What do the Westend Retail Park in Blanchardstown and new Dublin buildings totalling 700 buy-to-lets and 1,000 student rooms have in common? The answer is to be found in Frankfurt, where German investment firm DWS has recently ramped up a €700 million Irish buying spree and become the latest landlord to sue Irish retail tenants hit by Covid-19 restrictions.
DWS is an 80 per cent subsidiary of German financial giant Deutsche Bank with €759 billion in assets under management and over 3,000 employees worldwide. In the past year alone, its property funds have struck deals worth in excess of half a billion euro in Dublin, focusing on residential property.
In December 2019, Grundbesitz Europa, a €10 billion EU-focused fund, paid €168.1 million for the Tolka and Liffey student accommodation buildings in the Point Village, containing a combined 966 beds over 35,770 square metres. The property is managed by UK-based Host Student Housing.
Five months later, another €772 million DWS fund called Grundbesitz Fokus Deutschland changed its investment strategy, until then restricted to German property. In April, it made its first overseas deal, purchasing a development of 58 buy-to-let terraced houses at completion from the Cosgrave Property Group at Cedarview in Santry for €30.5 million.

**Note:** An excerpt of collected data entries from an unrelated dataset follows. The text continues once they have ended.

## src/common/ppu_pkg.sv

```systemverilog
package ppu_pkg;

    // ========================================================================
    // Display and raster
    // ========================================================================
    localparam int DISP_WIDTH  = 320;                    // Visible pixels per line
    localparam int DISP_HEIGHT = 240;                    // Visible lines per frame

    typedef logic [8:0] xcoord_t;                        // 0..319
    typedef logic [7:0] ycoord_t;                        // 0..239

    // ========================================================================
    // Tiles and background map
    // ========================================================================
    localparam int TILE_BYTES     = 32;                  // 8x8 at 4 bpp
    localparam int TILE_DIM       = 8;                   // Tile side in pixels
    localparam int NUM_TILES      = 512;
    localparam int TILE_MEM_BYTES = NUM_TILES * TILE_BYTES; // 16 KB of pattern data
    localparam int MAP_DIM        = 64;                  // 64x64 tile map
    localparam int MAP_ENTRIES    = MAP_DIM * MAP_DIM;

    typedef logic [13:0] tile_addr_t;                    // Byte address into pattern data
    typedef logic [11:0] map_addr_t;                     // {row, column}
    typedef logic [3:0]  pixel_idx_t;                    // One 4 bpp nibble

    localparam pixel_idx_t TRANSPARENT_SPRITE = 4'hF;    // Sprite see-through code
    localparam pixel_idx_t TRANSPARENT_BG     = 4'h0;    // Background shows sky

    // ========================================================================
    // Palettes and colour
    // ========================================================================
    localparam int NUM_PALETTES = 8;
    localparam int PALETTE_SIZE = 16;
    localparam int PAL_ENTRIES  = NUM_PALETTES * PALETTE_SIZE;

    typedef logic [6:0]  pal_addr_t;                     // {palette, entry}
    typedef logic [11:0] color12_t;                      // 4:4:4 RGB
    typedef logic [7:0]  channel_t;                      // Output channel

    localparam channel_t SKY_R = 8'h88;
    localparam channel_t SKY_G = 8'hDD;
    localparam channel_t SKY_B = 8'hFF;

    // ========================================================================
    // Sprite attribute memory
    // ========================================================================
    localparam int NUM_SPRITES = 8;

    typedef logic [2:0] oam_addr_t;

    typedef struct packed {
        logic       enable;
        logic       vflip;
        logic       hflip;
        logic [2:0] palette;
        logic [8:0] tile;
        ycoord_t    y;                                   // Top edge
        xcoord_t    x;                                   // Left edge
    } oam_attr_t;

    typedef union packed {
        logic [31:0] raw;                                // Host view
        oam_attr_t   attr;                               // Renderer view
    } oam_entry_u;

    // Host write target
    typedef enum logic [1:0] {
        SEL_PALETTE = 2'd0,
        SEL_TILE    = 2'd1,
        SEL_MAP     = 2'd2,
        SEL_OAM     = 2'd3
    } host_sel_t;

endpackage
```

## src/common/ppu_if.sv

```systemverilog


// Per-sprite attribute and pattern fetch
interface sprite_fetch_if import ppu_pkg::*; ();
    oam_entry_u oam       [NUM_SPRITES];                 // Live OAM contents
    tile_addr_t tile_addr [NUM_SPRITES];                 // One pattern port per sprite
    logic [7:0] tile_data [NUM_SPRITES];

    modport memory   (output oam, tile_data, input  tile_addr);
    modport renderer (input  oam, tile_data, output tile_addr);
endinterface


```

## src/design/render/sprite_renderer.sv

```systemverilog
`timescale 1ns/1ps

module sprite_renderer import ppu_pkg::*; (
    input  xcoord_t    raster_x,
    input  ycoord_t    raster_y,
    sprite_fetch_if.renderer fetch,
    output logic       spr_hit,                          // Some opaque sprite covers pixel
    output logic [2:0] spr_palette,
    output pixel_idx_t spr_idx
);

    logic [NUM_SPRITES-1:0] opaque;                      // Covering and not see-through
    pixel_idx_t             sprite_nib [NUM_SPRITES];
    logic [2:0]             sprite_pal [NUM_SPRITES];

    // ========================================================================
    // Per-sprite bounds, flip and pattern fetch
    // ========================================================================
    for (genvar i = 0; i < NUM_SPRITES; i++) begin : gen_sprite
        oam_attr_t  attr;
        xcoord_t    dx;                                  // Offset from left edge
        ycoord_t    dy;                                  // Offset from top edge
        logic       in_box;
        logic [2:0] loc_x;
        logic [2:0] loc_y;

        assign attr = fetch.oam[i].attr;
        assign dx   = raster_x - attr.x;
        assign dy   = raster_y - attr.y;

        // No wrap past the right or bottom edge
        assign in_box = attr.enable
                     && (raster_x >= attr.x) && (dx < xcoord_t'(TILE_DIM))
                     && (raster_y >= attr.y) && (dy < ycoord_t'(TILE_DIM));

        assign loc_x = dx[2:0] ^ {3{attr.hflip}};        // 7 - x when mirrored
        assign loc_y = dy[2:0] ^ {3{attr.vflip}};        // 7 - y when flipped

        assign fetch.tile_addr[i] = {attr.tile, loc_y, loc_x[2:1]};

        assign sprite_nib[i] = loc_x[0] ? fetch.tile_data[i][3:0]
                                        : fetch.tile_data[i][7:4];
        assign sprite_pal[i] = attr.palette;
        assign opaque[i]     = in_box && (sprite_nib[i] != TRANSPARENT_SPRITE);
    end

    // ========================================================================
    // Priority select
    // ========================================================================
    always_comb begin
        spr_hit     = 1'b0;
        spr_palette = '0;
        spr_idx     = TRANSPARENT_SPRITE;
        for (int i = 0; i < NUM_SPRITES; i++) begin
            if (opaque[i]) begin                         // Later sprite overrides earlier
                spr_hit     = 1'b1;
                spr_palette = sprite_pal[i];
                spr_idx     = sprite_nib[i];
            end
        end
    end

    // A hit must never carry the see-through code to the mixer
    a_hit_opaque: assert property (@(raster_x)
        spr_hit |-> (spr_idx != TRANSPARENT_SPRITE))
        else $error("sprite hit with transparent nibble at x=%0d y=%0d", raster_x, raster_y);

endmodule

```

## src/flat_wrapper.sv

```systemverilog
// flat-port wrapper written by rule: the top's interface ports become plain ports
module sprite_renderer_flat import ppu_pkg::*;
  (raster_x, raster_y, spr_hit, spr_palette, spr_idx, fetch_oam, fetch_tile_data, fetch_tile_addr);
  sprite_fetch_if fetch_i ();
  input  xcoord_t raster_x;
  input  ycoord_t raster_y;
  output logic spr_hit;
  output logic [2:0] spr_palette;
  output pixel_idx_t spr_idx;
  input wire logic [$bits(fetch_i.oam)-1:0] fetch_oam;
  input wire logic [$bits(fetch_i.tile_data)-1:0] fetch_tile_data;
  output wire logic [$bits(fetch_i.tile_addr)-1:0] fetch_tile_addr;
  assign fetch_i.oam = {>>{fetch_oam}};
  assign fetch_i.tile_data = {>>{fetch_tile_data}};
  assign fetch_tile_addr = {>>{fetch_i.tile_addr}};
  sprite_renderer u_core (.raster_x(raster_x), .raster_y(raster_y), .fetch(fetch_i), .spr_hit(spr_hit), .spr_palette(spr_palette), .spr_idx(spr_idx));
endmodule
```

## config.mk

```make
export PLATFORM = sky130hd
export DESIGN_NAME = sprite_renderer_flat
export DESIGN_NICKNAME = d
export VERILOG_FILES = /design/src/common/ppu_pkg.sv /design/src/common/ppu_if.sv /design/src/design/render/sprite_renderer.sv /design/src/flat_wrapper.sv
export SDC_FILE = /design/constraint.sdc
export NUM_CORES = 1
export LEC_CHECK = 0
export BUFFER_PORTS_ARGS = -buffer_cell sky130_fd_sc_hd__buf_2
export CAP_MARGIN = 20
export CORE_AREA = 2 2 180 182
export DETAILED_ROUTE_END_ITERATION = 6
export DIE_AREA = 0 0 182 184
export GPL_ROUTABILITY_DRIVEN = 0
export REMOVE_ABC_BUFFERS = 1
export SLEW_MARGIN = 5
export SYNTH_ARGS = -nofsm -noshare
export SYNTH_HDL_FRONTEND = slang
export SYNTH_SLANG_ARGS = --single-unit
```

## constraint.sdc

```tcl
create_clock -name vclk -period 5.1
set_clock_uncertainty 0.1 [all_clocks]
set_input_delay 0.51 -clock vclk [all_inputs]
set_output_delay 0.51 -clock vclk [all_outputs]
set_load 0.05 [all_outputs]
```

==> flow_summary.toml <==
[die]
start_util_pct = 26.3
core_um2 = 31400
num_io_pins = 457
die_y_um = 184
die_area_um2 = 33500
die_x_um = 182
core.rowCount = 65

[synthesis]
seq_area_frac_synth_pct = 0
ys_types = 74
synth_cells = 1149
avgSynthCellArea_um2 = 7.19
yosysWarnings = 0
syn_area_um2 = 8260

[cells_and_area]
utilization_pct = 32.4
nFlopsAndLatches = 0
clock_buffer_count = 0
antenna_cells = 0
final_area_um2 = 10200
layout_common_cells = "buf_2, inv_1, ha_1"
fill_cells = 3458
mostFrequentLayoutCell = "buf_2"
nNetsFinal = 1911
drive_gt1_share_pct = 27.0
fin_cells = 1822
regArea_um2 = 0
syn_to_final_growth_pct = 23.0

[sta]
rsz0062_at_grt = "false"
tns_ns = 0
clock.fmax_ghz = 0.205
setup_viol = 0
slew_headroom_pct = 47.4
fin_hold_ws_ns = 0.920
worst_pin_slew_ns = 0.767
setup_ws_ns = 0.226
slew_viol_final = 0
hold_violations = 0
min_period_ns = 4.87
period_share_pct = 95.6

[min_path]
hold_path_class = "primary input to primary output"
hp-start = "fetch_oam[177]"
hold_end = "fetch_tile_addr[75]"
whs_path_depth = 0

[grt]
grt_pass1_vias = 9302
grt_antenna_before_repair = 3
grt_usage_pct = 24.2
grt_pass1_wl_um = 59500
grt_max_degree = 17
grt_overflow_total = 0

[detailed_routing]
via_per_inst = 5.24
vias = 9548
first_pass_iters = 5
ant_nets = 0
wire_per_inst_um = 23.6
drcViolationCount = 0
drt_iter0_markers = 666
wl_um = 42900

[worst_setup_path]
path_class = "primary input to primary output"
cp_data_arrival_time_ns = 4.26
crit_fanout = 10
crit_required_ns = 4.49
end_kind = "primary output"
cp-start-kind = "primary input"

[place]
portBuffers = 313
post-place-ws_ns = 0.140
dp_cells = 1822
placedInstanceArea_um2 = 10100
hpwl_um = 37500

[clocking]
hold_buffers = 0
cts-resized-gates = 0
post_cts_buffers = 0

[outcome]
status = "finished clean"

[power_and_ir_drop]
peakVddDrop_mv = 0.0710
p_leak_nw = 5.24
total_power_mw = 1.38
power_density_nw_per_um2 = 136

[flow_run]
cap_violations = 0
## per-layer routing
layer | routed length, um | track usage (%) | vias to the layer above | share of wire, %
li1 | - | - | 4619 | -
met1 | 18700 | 31.6 | 4348 | 44
met2 | 17200 | 35.6 | 527 | 40
met3 | 5940 | 12.5 | 42 | 14
met4 | 719 | 3.10 | 12 | 1.7
met5 | 368 | 7.70 | - | 0.86
## cells in the mapped netlist, types with 6 or more instances
| library cell | n | area, um2 |
|---|---|---|
| nand3_1 | 27 | 135 |
| nand4_1 | 32 | 200 |
| fa_1 | 16 | 320 |
| nand2b_1 | 20 | 125 |
| o21bai_1 | 7 | 52.6 |
| o21ai_0 | 55 | 275 |
| nor2_1 | 79 | 297 |
| nor4_1 | 10 | 62.6 |
| nand2_1 | 50 | 188 |
| buf_4 | 73 | 548 |
| or3_1 | 7 | 43.8 |
| nor3_1 | 18 | 90.1 |
| xnor2_1 | 60 | 526 |
| and3_1 | 7 | 43.8 |
| o221ai_1 | 14 | 123 |
| xor2_1 | 28 | 245 |
| o2111ai_1 | 9 | 78.8 |
| a211oi_1 | 12 | 90.1 |
| o22ai_1 | 6 | 37.5 |
| o211ai_1 | 13 | 97.6 |
| o21ai_1 | 7 | 35.0 |
| a31oi_1 | 10 | 62.6 |
| nor2b_1 | 18 | 113 |
| mux2_2 | 7 | 78.8 |
| a32oi_1 | 6 | 52.6 |
| o21a_1 | 21 | 158 |
| mux2i_1 | 45 | 450 |
| a21o_1 | 19 | 143 |
| inv_1 | 165 | 619 |
| ha_1 | 136 | 1700 |
| a21oi_1 | 73 | 365 |
## power by group
group	switching, mW	total, mW	leakage [nW]	internal (mW)
Clock	0	0	0	0
Sequential	0	0	0	0
Combinational	0.865	1.38	5.24	0.518
Total	0.865	1.38	5.24	0.518
## worst max-delay path by stage
stage | start | endpoint | slack, ns | cells after the start
CTS | raster_x[0] | spr_idx[3] | 0.13 | 16
global route | raster_y[0] | spr_palette[1] | 0.02 | 18
floorplan | raster_x[0] | spr_idx[3] | 0.12 | 14
finish | raster_x[0] | spr_palette[0] | 0.23 | 20
global placement | raster_x[0] | spr_idx[3] | 0.17 | 16
detailed placement | raster_x[0] | spr_idx[3] | 0.14 | 16
## cells by family after synthesis
logic type / after synthesis / synth area share [%]
AO/OA/AOI/OAI: 301 / 24.3
AND/OR/NAND/NOR: 305 / 19.7
buffers and inverters: 245 / 14.5
adder cells (fa/ha/maj): 152 / 24.5
multiplexers: 53 / 6.54
XOR/XNOR: 93 / 10.5
## critical path: stages
cell and delay, ns:
buf_2 0.10, inv_1 0.13, buf_4 0.17, ha_1 0.17, inv_1 0.06, fa_1 0.41, a21o_1 0.20, a22o_1 0.23
or3_1 0.31, a22oi_1 0.16, o2111ai_1 0.20, nor4_4 0.24, buf_4 0.23, nor2b_1 0.07, buf_4 0.15, buf_4 0.13
a221oi_1 0.31, a32oi_1 0.16, buf_4 0.17, buf_12 0.14
## area by class of cell
| type | instances | area, um2 | area share, % |
|---|---|---|---|
| multi-input cells | 904 | 7100 | 69.8 |
| repair buffers | 351 | 1940 | 19.1 |
| inverters | 165 | 619 | 6.09 |
| well taps | 402 | 503 | 4.95 |
Note: power is estimated with default switching activity, not from simulation.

“The fund’s managers continue to assess the development of the housing market in Ireland positively, in particular due to the stable demand for apartments and the existing excess demand.”DWS
In July, yet another €4 billion DWS fund, Grundbesitz Global, struck a deal for the Prestige portfolio developed by the McKeon family’s MKN Property Group. DWS agreed to pay a provisional price of €155.6 million for four properties totalling around 300 residential units. This includes €32.9 million for the Cedar Place 86-apartment complex in Swords, delivered in October and “almost fully let”.
The rest of this agreement covers three properties due to be completed in the coming year:
- Strand View, a combined development of 52 apartments and 16 houses overlooking Dublin Bay in Raheny;
- The conversion of the Verville Victorian mansion into nine luxury apartments and construction of a block with 59 new ones in Clontarf; and
- The redevelopment of the Holy Faith convent in Killester, with 11 apartments planned in the historic building and 68 others on the 2.4 acre-site.
The same month, DWS sealed its largest Irish deal to date when it agreed to pay €195 million to add the Cheevers Court and Haliday House buildings to its Grundbesitz Europa portfolio. The two apartment blocks developed by Cosgrave on the grounds of the former Dún Laoghaire Golf Club will contain 368 apartments totalling 31,512 square metres due for completion in stages between April 2021 and early 2022.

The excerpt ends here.